Segundo relatório, substância deveria ter sido dada a 210 pacientes, não 74, e três vezes ao dia, não em dose única. Secretaria diz que seguiu protocolos internacionais

Por Metro Jornal

O relatório final da CPI (Comissão Parlamentar de Inquérito) da fosfoetanolamina, conhecida popularmente como “pílula do câncer”, apontou que houve falhas nos testes feitos pelo Icesp (Instituto do Câncer de São Paulo) que resultaram na liberação da substância para alguns pacientes.

O documento foi apresentado ontem em sessão na Alesp (Assembleia Legislativa de São Paulo) por integrantes da comissão responsável pela CPI.

O presidente da comissão, deputado Roberto Massafera (PSDB), relatou as principais falhas encontradas que, portanto, mostram que ainda não há comprovação da eficácia do medicamento.
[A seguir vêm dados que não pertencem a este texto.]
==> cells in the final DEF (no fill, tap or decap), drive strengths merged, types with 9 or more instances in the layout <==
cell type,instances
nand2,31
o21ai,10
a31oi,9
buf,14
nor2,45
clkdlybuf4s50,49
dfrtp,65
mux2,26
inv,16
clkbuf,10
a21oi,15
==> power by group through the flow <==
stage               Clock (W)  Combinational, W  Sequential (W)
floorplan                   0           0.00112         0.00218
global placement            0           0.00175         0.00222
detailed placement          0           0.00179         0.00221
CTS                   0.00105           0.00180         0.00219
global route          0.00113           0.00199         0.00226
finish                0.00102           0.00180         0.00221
File: config.mk
export PLATFORM = sky130hd
export DESIGN_NAME = count_uart_reporter_flat
export DESIGN_NICKNAME = d
export VERILOG_FILES = /design/src/rtl/count_uart_reporter_if.sv /design/src/rtl/count_uart_reporter.sv /design/src/flat_wrapper.sv
export SDC_FILE = /design/constraint.sdc
export NUM_CORES = 1
export LEC_CHECK = 0
export BUFFER_PORTS_ARGS = -buffer_cell sky130_fd_sc_hd__buf_2
export CAP_MARGIN = 5
export CORE_ASPECT_RATIO = 1.25
export CORE_UTILIZATION = 45
export DETAILED_ROUTE_END_ITERATION = 16
export PLACE_DENSITY_LB_ADDON = 0.1
export SETUP_SLACK_MARGIN = 0.3
export SLEW_MARGIN = 15
export SYNTH_ARGS = -nofsm -noshare
export SYNTH_HDL_FRONTEND = slang
export SYNTH_SLANG_ARGS = --single-unit
export TNS_END_PERCENT = 100
File: constraint.sdc
create_clock -name clk -period 5.78 [get_ports clk]
set_input_delay 0.867 -clock clk [delete_from_list [all_inputs] [get_ports clk]]
set_output_delay 0.867 -clock clk [all_outputs]
set_load 0.05 [all_outputs]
Segundo Massafera, os testes realizados foram insuficientes: “No mínimo 210 pessoas, com dez tipos diferentes de tumor, deveriam ter sido examinadas. Porém, foram feitos testes em apenas 74 pacientes”. Além disso, foi prescrito a eles que tomassem três pílulas em uma dose única diária, sendo que, de acordo com Massafera, o ideal seriam doses únicas no café da manhã, almoço e jantar.

A CPI também apontou que houve mau planejamento da condução das pesquisas com, por exemplo, aquisição de material em número maior do que o necessário.

Com o relatório pronto, a comissão pedirá ao governo que realize novas pesquisas sobre a eficácia da substância.

Secretaria

A Secretaria de Estado da Saúde informou, porém, que “todas as fases do estudo clínico realizadas pelo Icesp foram rigorosamente baseadas em protocolos científicos internacionais, aprovados e acompanhados por diferentes instâncias”.

A Sociedade Brasileira de Oncologia Clínica foi procurada para falar sobre o assunto, porém, não conseguiu responder.